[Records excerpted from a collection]
==> inputs of 10-13 <==
==> flow/design.v <==
module division(input clk, input rst, input start, input [31:0] dividendo, divisor,
                output [31:0] cociente, residuo, output done);
reg [31:0] shift_register;
reg [31:0] pre_divisor;
reg [31:0] cont;
reg idle;                       
reg done_r;                     
reg [15:0] resta, pre_cocido, res, cocido;
always @ (posedge clk) begin
  done_r <= 1'b0;
  if (rst) begin
    idle = 1'b1;
  end else if (idle) begin
    if (start) begin
      cont = 32'b0;
      shift_register = {8'b0, dividendo[15:0]};
      pre_cocido = 16'b0;
      pre_divisor = divisor;
      shift_register = shift_register << 1;
      cont = cont + 1'b1;
      idle = 1'b0;
    end
  end else begin
    if (cont < 5'd17) begin
      if (shift_register[31:16] < pre_divisor[15:0]) begin
        pre_cocido = pre_cocido << 1;
      end else begin
        resta = shift_register[31:16] - pre_divisor[15:0];
        pre_cocido = pre_cocido << 1;
        pre_cocido[0] = 1'b1;
        shift_register[31:16] = resta;
      end
      shift_register = shift_register << 1;
      cont = cont + 1'b1;
    end else begin
      cocido = pre_cocido;
      res = shift_register[31:16]>>1;
      idle = 1'b1;
      done_r <= 1'b1;
    end
  end
end
assign cociente = {16'b0, cocido};
assign residuo = {16'b0, res};
assign done = done_r;
endmodule
==> flow/run.sh <==
#!/bin/bash
# the make line also repeats each setting of config.mk as NAME=value (left out here)
make -C /OpenROAD-flow-scripts/flow DESIGN_CONFIG=/design/flow/config.mk WORK_HOME=/design/flow/orfs CLKGATE_MAP_FILE= finish
==> flow/config.mk <==
export PLATFORM = sky130hd
export DESIGN_NAME = division
export DESIGN_NICKNAME = division
export VERILOG_FILES = /design/flow/design.v
export SDC_FILE = /design/flow/constraint.sdc
export NUM_CORES = 4
export LEC_CHECK = 0
export ABC_AREA = 1
export CAP_MARGIN = 20
export CORE_MARGIN = 2
export CORE_UTILIZATION = 72
export CTS_CLUSTER_DIAMETER = 193
export CTS_CLUSTER_SIZE = 95
export PLACE_DENSITY = 0.6
export SETUP_SLACK_MARGIN = 0.13
export SLEW_MARGIN = 20
==> flow/constraint.sdc <==
create_clock -name core_clock -period 2.46 [get_ports {clk}]
set_input_delay 0.4920 -clock core_clock [delete_from_list [all_inputs] [get_ports {clk}]]
set_output_delay 0.4920 -clock core_clock [all_outputs]
set_load 0.01 [all_outputs]
==> 08-24: changes against 10-13 <==
Settings changed: ABC_AREA 1 to not set, CTS_CLUSTER_DIAMETER 193 to not set, CTS_CLUSTER_SIZE 95 to not set, SETUP_SLACK_MARGIN 0.13 to not set.
==> flow/constraint.sdc (replaced) <==
create_clock -name core_clock -period 4.04 [get_ports {clk}]
set_input_delay 0.8080 -clock core_clock [delete_from_list [all_inputs] [get_ports {clk}]]
set_output_delay 0.8080 -clock core_clock [all_outputs]
set_load 0.01 [all_outputs]
==> qor summary <==
item                                                  10-13          08-24
Met2 Wirelength                                7860 microns   7370 microns
Number of clock buffers in the layout                    18             17
Global routing usage on met3                          7.25%          7.55%
Fraction of cell area in non-clock buffers            9.35%          9.57%
Routed length on met1                          6170 microns   5140 microns
Average cell area after synthesis                9.23 sq um     12.9 sq um
Biggest consumer                                  registers          clock
Register-to-register setup slack                    0.26 ns        0.78 ns
Stage-log warning count                                  62             61
Wire length of the first global-routing pass  24900 microns  22500 microns
GR Util met2                                          53.4%          53.4%
Met3 routed WL                                 1070 microns   1120 microns
Headroom to the max-slew limit                        57.2%          34.9%
Peak clock frequency supported by timing          0.455 GHz      0.306 GHz
Overall Power                                       5470 uW        3450 uW
Crit-path max FO                                          8             16
Synthesis area per yosys                      0.00708 sq mm  0.00624 sq mm
Switch Pwr                                          1400 uW         795 uW
Worst endpoint required time                        2.75 ns        4.39 ns
Outcome                            timing/DRC/antenna clean  timing/DRC/antenna clean
Power share of the combinational group                10.5%           8.4%
Power per cell area                             650 mW/mm^2    460 mW/mm^2
Final HPWL from detailed placement            10200 microns   7620 microns
Clock group total power                             2340 uW        1600 uW

* * *

==> 12-04 <==
// division: RTL as listed in full above, without the edits since
make LEC_CHECK=0 ABC_AREA=1 CAP_MARGIN=20 CORE_MARGIN=2 CORE_UTILIZATION=72 PLACE_DENSITY=0.6 SLEW_MARGIN=20 finish   # period 2.55 ns
run.sh (not shown) runs the stock make flow with config.mk's settings and CLKGATE_MAP_FILE=.
==> inputs of 06-27, as changes to 12-04 <==
Settings changed: CTS_CLUSTER_DIAMETER from default to 353, CTS_CLUSTER_SIZE from default to 99, TNS_END_PERCENT from default to 5.
==> flow/constraint.sdc (replaced) <==
create_clock -name core_clock -period 2.74 [get_ports {clk}]
set_input_delay 0.5480 -clock core_clock [delete_from_list [all_inputs] [get_ports {clk}]]
set_output_delay 0.5480 -clock core_clock [all_outputs]
set_load 0.01 [all_outputs]
==> inputs of 11-09, as changes to 12-04 <==
Settings changed: CORE_UTILIZATION 72 to 68, SETUP_SLACK_MARGIN from default to 0.61.
==> flow/constraint.sdc (replaced) <==
create_clock -name core_clock -period 2.46 [get_ports {clk}]
set_input_delay 0.4920 -clock core_clock [delete_from_list [all_inputs] [get_ports {clk}]]
set_output_delay 0.4920 -clock core_clock [all_outputs]
set_load 0.01 [all_outputs]
==> notes <==
Against 12-04, the hold slack of 11-09 is higher by 0.034 ns.
Between 06-27 and 12-04, the lower utilization is in 06-27 (gap 1.6 points).
Against 12-04, the first-iteration DRC count of 11-09 is larger by about 140%.
12-04 finished with timing, DRC and antenna clean. 11-09 completed, yet does not pass: setup timing. 06-27 finished clean.
Cell area: 06-27 < 12-04 < 11-09.
Against 12-04, the sequential power of 11-09 is higher by about 4%.
==> figures <==
|  | 12-04 | 11-09 | 06-27 |
|---|---|---|---|
| Buffers inserted by post-CTS timing repair | 0 | 33 | 0 |
| Clock Power Share | 0.462 | 0.413 | 0.420 |
| Pwr Total | 5610 µW | 5900 µW | 4800 µW |
| Setup TNS | 0 ns | -2.52 ns | 0 ns |
| DP Wirelength | 10.2 mm | 10.6 mm | 9.96 mm |
| Die height | 103 µm | 106 µm | 103 µm |
| Sum of met2 wire segment lengths after detailed routing | 7.68 mm | 12.2 mm | 7.38 mm |
| Number of gates given a new drive strength after cts | 0 | 74 | 0 |
| Pre-CTS worst setup slack | 0.242 ns | 0.100 ns | 0.342 ns |
| Status | finished clean | finished with violations | finished clean |
| Reasons for failing layout checks | - | setup timing | - |
| Core utilization before placement | 0.734 | 0.692 | 0.734 |
| Cell Int Power | 4300 µW | 4270 µW | 3690 µW |
Power is estimated from default activity; no workload was simulated.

**BRIEF:** Return each line above exactly as it appears.

**WRITTEN ANSWER:**
==> inputs of 10-13 <==
==> flow/design.v <==
module division(input clk, input rst, input start, input [31:0] dividendo, divisor,
                output [31:0] cociente, residuo, output done);
reg [31:0] shift_register;
reg [31:0] pre_divisor;
reg [31:0] cont;
reg idle;                       
reg done_r;                     
reg [15:0] resta, pre_cocido, res, cocido;
always @ (posedge clk) begin
  done_r <= 1'b0;
  if (rst) begin
    idle = 1'b1;
  end else if (idle) begin
    if (start) begin
      cont = 32'b0;
      shift_register = {8'b0, dividendo[15:0]};
      pre_cocido = 16'b0;
      pre_divisor = divisor;
      shift_register = shift_register << 1;
      cont = cont + 1'b1;
      idle = 1'b0;
    end
  end else begin
    if (cont < 5'd17) begin
      if (shift_register[31:16] < pre_divisor[15:0]) begin
        pre_cocido = pre_cocido << 1;
      end else begin
        resta = shift_register[31:16] - pre_divisor[15:0];
        pre_cocido = pre_cocido << 1;
        pre_cocido[0] = 1'b1;
        shift_register[31:16] = resta;
      end
      shift_register = shift_register << 1;
      cont = cont + 1'b1;
    end else begin
      cocido = pre_cocido;
      res = shift_register[31:16]>>1;
      idle = 1'b1;
      done_r <= 1'b1;
    end
  end
end
assign cociente = {16'b0, cocido};
assign residuo = {16'b0, res};
assign done = done_r;
endmodule
==> flow/run.sh <==
#!/bin/bash
# the make line also repeats each setting of config.mk as NAME=value (left out here)
make -C /OpenROAD-flow-scripts/flow DESIGN_CONFIG=/design/flow/config.mk WORK_HOME=/design/flow/orfs CLKGATE_MAP_FILE= finish
==> flow/config.mk <==
export PLATFORM = sky130hd
export DESIGN_NAME = division
export DESIGN_NICKNAME = division
export VERILOG_FILES = /design/flow/design.v
export SDC_FILE = /design/flow/constraint.sdc
export NUM_CORES = 4
export LEC_CHECK = 0
export ABC_AREA = 1
export CAP_MARGIN = 20
export CORE_MARGIN = 2
export CORE_UTILIZATION = 72
export CTS_CLUSTER_DIAMETER = 193
export CTS_CLUSTER_SIZE = 95
export PLACE_DENSITY = 0.6
export SETUP_SLACK_MARGIN = 0.13
export SLEW_MARGIN = 20
==> flow/constraint.sdc <==
create_clock -name core_clock -period 2.46 [get_ports {clk}]
set_input_delay 0.4920 -clock core_clock [delete_from_list [all_inputs] [get_ports {clk}]]
set_output_delay 0.4920 -clock core_clock [all_outputs]
set_load 0.01 [all_outputs]
==> 08-24: changes against 10-13 <==
Settings changed: ABC_AREA 1 to not set, CTS_CLUSTER_DIAMETER 193 to not set, CTS_CLUSTER_SIZE 95 to not set, SETUP_SLACK_MARGIN 0.13 to not set.
==> flow/constraint.sdc (replaced) <==
create_clock -name core_clock -period 4.04 [get_ports {clk}]
set_input_delay 0.8080 -clock core_clock [delete_from_list [all_inputs] [get_ports {clk}]]
set_output_delay 0.8080 -clock core_clock [all_outputs]
set_load 0.01 [all_outputs]
==> qor summary <==
item                                                  10-13          08-24
Met2 Wirelength                                7860 microns   7370 microns
Number of clock buffers in the layout                    18             17
Global routing usage on met3                          7.25%          7.55%
Fraction of cell area in non-clock buffers            9.35%          9.57%
Routed length on met1                          6170 microns   5140 microns
Average cell area after synthesis                9.23 sq um     12.9 sq um
Biggest consumer                                  registers          clock
Register-to-register setup slack                    0.26 ns        0.78 ns
Stage-log warning count                                  62             61
Wire length of the first global-routing pass  24900 microns  22500 microns
GR Util met2                                          53.4%          53.4%
Met3 routed WL                                 1070 microns   1120 microns
Headroom to the max-slew limit                        57.2%          34.9%
Peak clock frequency supported by timing          0.455 GHz      0.306 GHz
Overall Power                                       5470 uW        3450 uW
Crit-path max FO                                          8             16
Synthesis area per yosys                      0.00708 sq mm  0.00624 sq mm
Switch Pwr                                          1400 uW         795 uW
Worst endpoint required time                        2.75 ns        4.39 ns
Outcome                            timing/DRC/antenna clean  timing/DRC/antenna clean
Power share of the combinational group                10.5%           8.4%
Power per cell area                             650 mW/mm^2    460 mW/mm^2
Final HPWL from detailed placement            10200 microns   7620 microns
Clock group total power                             2340 uW        1600 uW

* * *

==> 12-04 <==
// division: RTL as listed in full above, without the edits since
make LEC_CHECK=0 ABC_AREA=1 CAP_MARGIN=20 CORE_MARGIN=2 CORE_UTILIZATION=72 PLACE_DENSITY=0.6 SLEW_MARGIN=20 finish   # period 2.55 ns
run.sh (not shown) runs the stock make flow with config.mk's settings and CLKGATE_MAP_FILE=.
==> inputs of 06-27, as changes to 12-04 <==
Settings changed: CTS_CLUSTER_DIAMETER from default to 353, CTS_CLUSTER_SIZE from default to 99, TNS_END_PERCENT from default to 5.
==> flow/constraint.sdc (replaced) <==
create_clock -name core_clock -period 2.74 [get_ports {clk}]
set_input_delay 0.5480 -clock core_clock [delete_from_list [all_inputs] [get_ports {clk}]]
set_output_delay 0.5480 -clock core_clock [all_outputs]
set_load 0.01 [all_outputs]
==> inputs of 11-09, as changes to 12-04 <==
Settings changed: CORE_UTILIZATION 72 to 68, SETUP_SLACK_MARGIN from default to 0.61.
==> flow/constraint.sdc (replaced) <==
create_clock -name core_clock -period 2.46 [get_ports {clk}]
set_input_delay 0.4920 -clock core_clock [delete_from_list [all_inputs] [get_ports {clk}]]
set_output_delay 0.4920 -clock core_clock [all_outputs]
set_load 0.01 [all_outputs]
==> notes <==
Against 12-04, the hold slack of 11-09 is higher by 0.034 ns.
Between 06-27 and 12-04, the lower utilization is in 06-27 (gap 1.6 points).
Against 12-04, the first-iteration DRC count of 11-09 is larger by about 140%.
12-04 finished with timing, DRC and antenna clean. 11-09 completed, yet does not pass: setup timing. 06-27 finished clean.
Cell area: 06-27 < 12-04 < 11-09.
Against 12-04, the sequential power of 11-09 is higher by about 4%.
==> figures <==
|  | 12-04 | 11-09 | 06-27 |
|---|---|---|---|
| Buffers inserted by post-CTS timing repair | 0 | 33 | 0 |
| Clock Power Share | 0.462 | 0.413 | 0.420 |
| Pwr Total | 5610 µW | 5900 µW | 4800 µW |
| Setup TNS | 0 ns | -2.52 ns | 0 ns |
| DP Wirelength | 10.2 mm | 10.6 mm | 9.96 mm |
| Die height | 103 µm | 106 µm | 103 µm |
| Sum of met2 wire segment lengths after detailed routing | 7.68 mm | 12.2 mm | 7.38 mm |
| Number of gates given a new drive strength after cts | 0 | 74 | 0 |
| Pre-CTS worst setup slack | 0.242 ns | 0.100 ns | 0.342 ns |
| Status | finished clean | finished with violations | finished clean |
| Reasons for failing layout checks | - | setup timing | - |
| Core utilization before placement | 0.734 | 0.692 | 0.734 |
| Cell Int Power | 4300 µW | 4270 µW | 3690 µW |
Power is estimated from default activity; no workload was simulated.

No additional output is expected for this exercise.